The International Indian School, Ajman (IIS Ajman) is a private co-educational English-medium school located in Ajman, United Arab Emirates. Founded in 2002, the school follows the curriculum prescribed by the Central Board of Secondary Education (CBSE), New Delhi, India, and is licensed by the Ministry of Education, UAE. With over 5,000 students, it is one of the largest Indian curriculum schools in the emirate of Ajman, serving primarily the expatriate Indian community.

==History==
The International Indian School, Ajman was established in 2002 to meet the growing educational needs of the Indian expatriate community in Ajman. The school was founded under the patronage of Sheikh Humaid bin Rashid Al Nuaimi, the Ruler of Ajman, and began operations with a modest enrollment that has since grown to over 5,000 students.

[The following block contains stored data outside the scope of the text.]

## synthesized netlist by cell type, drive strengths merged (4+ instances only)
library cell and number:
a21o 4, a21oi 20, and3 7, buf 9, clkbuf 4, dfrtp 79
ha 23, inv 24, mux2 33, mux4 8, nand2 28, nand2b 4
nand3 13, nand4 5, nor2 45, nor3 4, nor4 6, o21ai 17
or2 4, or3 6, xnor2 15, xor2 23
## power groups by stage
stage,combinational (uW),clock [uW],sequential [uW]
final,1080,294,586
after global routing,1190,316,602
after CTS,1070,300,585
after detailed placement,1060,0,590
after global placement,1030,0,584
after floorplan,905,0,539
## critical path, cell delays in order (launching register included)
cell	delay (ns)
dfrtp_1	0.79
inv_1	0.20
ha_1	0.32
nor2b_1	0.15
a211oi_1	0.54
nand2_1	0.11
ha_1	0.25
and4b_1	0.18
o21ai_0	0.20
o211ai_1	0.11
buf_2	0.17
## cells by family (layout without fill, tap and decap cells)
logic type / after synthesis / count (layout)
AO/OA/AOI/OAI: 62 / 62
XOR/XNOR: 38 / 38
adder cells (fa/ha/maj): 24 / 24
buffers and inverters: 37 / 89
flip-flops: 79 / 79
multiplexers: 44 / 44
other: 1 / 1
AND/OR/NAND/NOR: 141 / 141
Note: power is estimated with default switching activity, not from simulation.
===== config.mk =====
export PLATFORM = sky130hd
export DESIGN_NAME = likely_branch_unit
export DESIGN_NICKNAME = d
export VERILOG_FILES = /design/src/rtl/lbu_pkg.sv /design/src/rtl/lbu_cond.sv /design/src/rtl/lbu_addr.sv /design/src/rtl/lbu_annul_reg.sv /design/src/rtl/likely_branch_unit.sv
export SDC_FILE = /design/constraint.sdc
export NUM_CORES = 1
export LEC_CHECK = 0
export BUFFER_PORTS_ARGS = -buffer_cell sky130_fd_sc_hd__clkbuf_2
export CAP_MARGIN = 10
export CORE_AREA = 3 3 86 88
export CTS_BUF_LIST = sky130_fd_sc_hd__clkbuf_2
export DETAILED_ROUTE_END_ITERATION = 7
export DIE_AREA = 0 0 89 91
export PLACE_DENSITY = 0.82
export RECOVER_POWER = 100
export SYNTH_ARGS = -nofsm -noshare
export SYNTH_HDL_FRONTEND = slang
export SYNTH_SLANG_ARGS = --single-unit

===== constraint.sdc =====
create_clock -name clk -period 4 [get_ports clk]
set_input_delay 0.8 -clock clk [delete_from_list [all_inputs] [get_ports clk]]
set_output_delay 0.8 -clock clk [all_outputs]
set_load 0.02 [all_outputs]

===== src/rtl/lbu_pkg.sv =====
package lbu_pkg;
  localparam int KIND_W = 4;

  typedef enum logic [KIND_W-1:0] {
    BK_NONE     = 4'd0,
    BK_EQ       = 4'd1,
    BK_NE       = 4'd2,
    BK_LEZ      = 4'd3,
    BK_GTZ      = 4'd4,
    BK_LTZ      = 4'd5,
    BK_GEZ      = 4'd6,
    BK_LTZ_LINK = 4'd7,
    BK_GEZ_LINK = 4'd8,
    BK_CP_TRUE  = 4'd9,
    BK_CP_FALSE = 4'd10
  } br_kind_e;
endpackage


===== src/rtl/lbu_cond.sv =====
module lbu_cond #(
  parameter int XLEN = 32
) (
  input  logic [lbu_pkg::KIND_W-1:0] kind,
  input  logic [XLEN-1:0]            a,
  input  logic [XLEN-1:0]            b,
  input  logic                       cp_flag,
  output logic                       is_branch,
  output logic                       is_link,
  output logic                       cond_true
);
  import lbu_pkg::*;

  logic a_neg, a_zero, a_eq_b;
  br_kind_e k;

  assign k      = br_kind_e'(kind);
  assign a_neg  = a[XLEN-1];
  assign a_zero = (a == '0);
  assign a_eq_b = (a == b);

  always_comb begin
    is_branch = 1'b1;
    is_link   = 1'b0;
    cond_true = 1'b0;
    unique case (k)
      BK_EQ:       cond_true = a_eq_b;
      BK_NE:       cond_true = !a_eq_b;
      BK_LEZ:      cond_true = a_neg || a_zero;
      BK_GTZ:      cond_true = !a_neg && !a_zero;
      BK_LTZ:      cond_true = a_neg;
      BK_GEZ:      cond_true = !a_neg;
      BK_LTZ_LINK: begin cond_true = a_neg;  is_link = 1'b1; end
      BK_GEZ_LINK: begin cond_true = !a_neg; is_link = 1'b1; end
      BK_CP_TRUE:  cond_true = cp_flag;
      BK_CP_FALSE: cond_true = !cp_flag;
      default:     is_branch = 1'b0;
    endcase
  end
endmodule


===== src/rtl/lbu_addr.sv =====
module lbu_addr #(
  parameter int XLEN      = 32,
  parameter int OFF_W     = 16,
  parameter int ALIGN_SH  = 2,
  parameter int LINK_STEP = 4
) (
  input  logic [XLEN-1:0]  base_pc,
  input  logic [OFF_W-1:0] off,
  output logic [XLEN-1:0]  target,
  output logic [XLEN-1:0]  ret_addr
);
  localparam int EXT_W = XLEN - OFF_W;

  logic [XLEN-1:0] off_ext;
  logic [XLEN-1:0] off_scaled;

  assign off_ext    = {{EXT_W{off[OFF_W-1]}}, off};
  assign off_scaled = off_ext << ALIGN_SH;
  assign target     = base_pc + off_scaled;
  assign ret_addr   = base_pc + XLEN'(LINK_STEP);
endmodule
## src/rtl/sevt_pkg.sv

```systemverilog
package sevt_pkg;
   localparam int RES_W      = 10;
   localparam int REG_W      = 16;
   localparam int STAT_W     = 8;
   localparam int CTL_W      = 8;
   localparam int BER_BIT    = 7;
   localparam int OVR_BIT    = 4;
   localparam int EVT_BIT    = 0;
   localparam int LOCK_BITS  = 14;
   localparam int MAX_PERIOD = 1456;
   localparam int CNT_W      = $clog2(MAX_PERIOD + 1);

   typedef struct packed {
      logic       lp;
      logic [1:0] rate;
      logic       aen;
      logic       run;
   } ctl_t;

   localparam int CTL_USED = $bits(ctl_t);

   // interval length in ticks for a power mode and rate code
   function automatic int unsigned period_ms(input logic lp, input logic [1:0] rate);
      int unsigned base;
      case (rate)
         2'd0:    base = lp ? 91  : 14;
         2'd1:    base = lp ? 364 : 91;
         2'd2:    base = lp ? 728 : 182;
         default: base = lp ? 1456 : 364;
      endcase
      return base;
   endfunction
endpackage

```

## src/rtl/sevt_conv_timer.sv

```systemverilog
module sevt_conv_timer
   import sevt_pkg::*;
#(
   parameter int CW = CNT_W
) (
   input  logic       clk,
   input  logic       rst_n,
   input  logic       ms_tick,
   input  logic       run,
   input  logic       lp,
   input  logic [1:0] rate,
   output logic       conv_start
);
   if (MAX_PERIOD >= (1 << CW)) begin : g_bad_width
      $error("sevt_conv_timer: counter too narrow for longest interval");
   end

   logic [2:0]    mode_q;
   logic [CW-1:0] cnt_q;
   logic [CW-1:0] period;
   logic          mode_chg;

   assign period   = CW'(period_ms(lp, rate));
   assign mode_chg = ({lp, rate} != mode_q);

   always_ff @(posedge clk or negedge rst_n) begin
      if (!rst_n) begin
         mode_q     <= 3'b010;
         cnt_q      <= '0;
         conv_start <= 1'b0;
      end else begin
         mode_q     <= {lp, rate};
         conv_start <= 1'b0;
         if (!run || mode_chg) begin
            cnt_q <= '0;
         end else if (ms_tick) begin
            if (cnt_q == period - 1'b1) begin
               cnt_q      <= '0;
               conv_start <= 1'b1;
            end else begin
               cnt_q <= cnt_q + 1'b1;
            end
         end
      end
   end
endmodule

```

## src/rtl/sevt_result_flags.sv

```systemverilog
module sevt_result_flags #(
   parameter int RW = 10,
   parameter int GW = 16
) (
   input  logic          clk,
   input  logic          rst_n,
   input  logic          res_valid,
   input  logic [RW-1:0] res_data,
   input  logic          rd_result,
   input  logic          rd_status,
   input  logic          bus_err,
   output logic [GW-1:0] result_q,
   output logic          evt_q,
   output logic          ovr_q,
   output logic          ber_q
);
   if (GW < RW) begin : g_bad_width
      $error("sevt_result_flags: register narrower than result");
   end

   logic [RW-1:0] val_q;

   always_ff @(posedge clk or negedge rst_n) begin
      if (!rst_n) begin
         val_q <= '0;
         evt_q <= 1'b0;
         ovr_q <= 1'b0;
         ber_q <= 1'b0;
      end else begin
         if (res_valid) begin
            val_q <= res_data;
            evt_q <= 1'b1;
         end else if (rd_result) begin
            evt_q <= 1'b0;
         end

         if (res_valid && evt_q && !rd_result) begin
            ovr_q <= 1'b1;
         end else if (rd_result) begin
            ovr_q <= 1'b0;
         end

         if (bus_err) begin
            ber_q <= 1'b1;
         end else if (rd_status) begin
            ber_q <= 1'b0;
         end
      end
   end

   // left alignment: the value occupies the top bits, padding is zero
   if (GW > RW) begin : g_pad
      assign result_q = {val_q, {(GW-RW){1'b0}}};
   end else begin : g_exact
      assign result_q = val_q;
   end
endmodule

```

## src/rtl/sevt_attn_arb.sv

```systemverilog
module sevt_attn_arb #(
   parameter int NBITS = 14
) (
   input  logic clk,
   input  logic rst_n,
   input  logic fn_event,
   input  logic bus_err,
   input  logic bus_reset,
   input  logic bus_idle,
   input  logic data_bit,
   input  logic attn_seen,
   input  logic rd_status,
   output logic attn_req
);
   localparam int LCW = $clog2(NBITS + 1);

   if (NBITS < 1) begin : g_bad_count
      $error("sevt_attn_arb: bit count after reset must be positive");
   end

   logic [LCW-1:0] bit_cnt_q;
   logic           blocked;
   logic           go;
   logic           fire;
   logic           fn_pend_q;
   logic           ber_pend_q;
   logic           lock_q;

   assign blocked = (bit_cnt_q < LCW'(NBITS));
   assign go      = bus_idle && !blocked && !bus_reset;
   assign fire    = go && ((fn_pend_q && !lock_q) || ber_pend_q);

   always_ff @(posedge clk or negedge rst_n) begin
      if (!rst_n) begin
         bit_cnt_q  <= '0;
         fn_pend_q  <= 1'b0;
         ber_pend_q <= 1'b0;
         lock_q     <= 1'b0;
         attn_req   <= 1'b0;
      end else begin
         attn_req <= fire;

         if (bus_reset) begin
            bit_cnt_q <= '0;
         end else if (data_bit && blocked) begin
            bit_cnt_q <= bit_cnt_q + 1'b1;
         end

         // a function request is consumed at the first usable idle:
         // sent when unlocked, discarded when locked
         if (fn_event) begin
            fn_pend_q <= 1'b1;
         end else if (go) begin
            fn_pend_q <= 1'b0;
         end

         if (bus_err) begin
            ber_pend_q <= 1'b1;
         end else if (bus_reset || fire) begin
            ber_pend_q <= 1'b0;
         end

         if (bus_reset || rd_status) begin
            lock_q <= 1'b0;
         end else if (attn_seen || fire) begin
            lock_q <= 1'b1;
         end
      end
   end
endmodule

```

## src/rtl/sevt_attn_ctrl.sv

```systemverilog
module sevt_attn_ctrl
   import sevt_pkg::*;
#(
   parameter int RES_BITS = RES_W,
   parameter int REG_BITS = REG_W,
   parameter int RST_BITS = LOCK_BITS
) (
   input  logic                clk,
   input  logic                rst_n,
   input  logic                ms_tick,
   input  logic                ctl_we,
   input  logic [CTL_W-1:0]    ctl_wdata,
   output logic [CTL_W-1:0]    ctl_q,
   output logic                conv_start,
   input  logic                res_valid,
   input  logic [RES_BITS-1:0] res_data,
   input  logic                rd_result,
   input  logic                rd_status,
   output logic [REG_BITS-1:0] result_q,
   output logic [STAT_W-1:0]   status_q,
   input  logic                bus_idle,
   input  logic                bus_reset,
   input  logic                data_bit,
   input  logic                attn_seen,
   input  logic                bus_err,
   output logic                attn_req
);
   if (CTL_W < CTL_USED) begin : g_bad_ctl
      $error("sevt_attn_ctrl: control width too small for its fields");
   end

   ctl_t ctl_r;
   logic evt_q, ovr_q, ber_q;
   logic fn_event;

   always_ff @(posedge clk or negedge rst_n) begin
      if (!rst_n) begin
         ctl_r <= '{lp: 1'b0, rate: 2'b10, aen: 1'b0, run: 1'b0};
      end else if (ctl_we) begin
         ctl_r <= ctl_t'(ctl_wdata[CTL_USED-1:0]);
      end
   end

   assign ctl_q    = {{(CTL_W-CTL_USED){1'b0}}, ctl_r};
   assign fn_event = res_valid && ctl_r.run && ctl_r.aen;

   always_comb begin
      status_q          = '0;
      status_q[BER_BIT] = ber_q;
      status_q[OVR_BIT] = ovr_q;
      status_q[EVT_BIT] = evt_q;
   end

   sevt_conv_timer #(.CW(CNT_W)) u_timer (
      .clk        (clk),
      .rst_n      (rst_n),
      .ms_tick    (ms_tick),
      .run        (ctl_r.run),
      .lp         (ctl_r.lp),
      .rate       (ctl_r.rate),
      .conv_start (conv_start)
   );

   sevt_result_flags #(.RW(RES_BITS), .GW(REG_BITS)) u_flags (
      .clk       (clk),
      .rst_n     (rst_n),
      .res_valid (res_valid),
      .res_data  (res_data),
      .rd_result (rd_result),
      .rd_status (rd_status),
      .bus_err   (bus_err),
      .result_q  (result_q),
      .evt_q     (evt_q),
      .ovr_q     (ovr_q),
      .ber_q     (ber_q)
   );

   sevt_attn_arb #(.NBITS(RST_BITS)) u_arb (
      .clk       (clk),
      .rst_n     (rst_n),
      .fn_event  (fn_event),
      .bus_err   (bus_err),
      .bus_reset (bus_reset),
      .bus_idle  (bus_idle),
      .data_bit  (data_bit),
      .attn_seen (attn_seen),
      .rd_status (rd_status),
      .attn_req  (attn_req)
   );
endmodule

```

==Campus and infrastructure==
The school is situated on a purpose-built campus in the Al Zahra district of Ajman. The facilities include:
- Modern classrooms with smart boards and digital tools
- Laboratories for Physics, Chemistry, Biology, and Computer Science
- Well-stocked library
- Multipurpose indoor hall
- Sports fields and courts
- Play areas for kindergarten
- Medical clinic
- Cafeteria
- Prayer rooms

Separate sections are maintained for boys and girls from Grade 6 onwards, in line with UAE norms.

==Overview==
International Indian School serves students from Kindergarten through Grade 12 and is structured into five divisions:
- Kindergarten (KG1–KG2)
- Primary I (Grades 1–3)
- Primary II (Grades 4–5)
- Boys' Section (Grades 6–12)
- Girls' Section (Grades 6–12)

==Administration==
The school is led by Principal Qurrat Ul Ain and supported by a structured team:
- Board of Governors
- Principal and Vice Principals
- Section Supervisors
- Department Heads
- Teachers and Support Staff

==Academics==
===Curriculum===
The school follows the CBSE framework:
- Primary (Grades 1–5): Language, Math, EVS, Arts, PE
- Middle (Grades 6–8): Science, Math, Social Science, IT, Languages
- Secondary (Grades 9–10): AISSE exam preparation
- Senior Secondary (Grades 11–12): Science, Commerce, Humanities

===Academic performance===
- 2018: 100% pass in Grade 10 CBSE
- 2019: 98.5% pass in Grade 12 CBSE
- 2020–2022: 95%+ pass rates despite pandemic

===Teaching methodology===
- Interactive and digital learning
- Project-based and experiential education
- Regular assessments
- Teacher training and development

==Facilities and student life==
The school uses a house system (Red, Blue, Green, Yellow) to foster teamwork and competition.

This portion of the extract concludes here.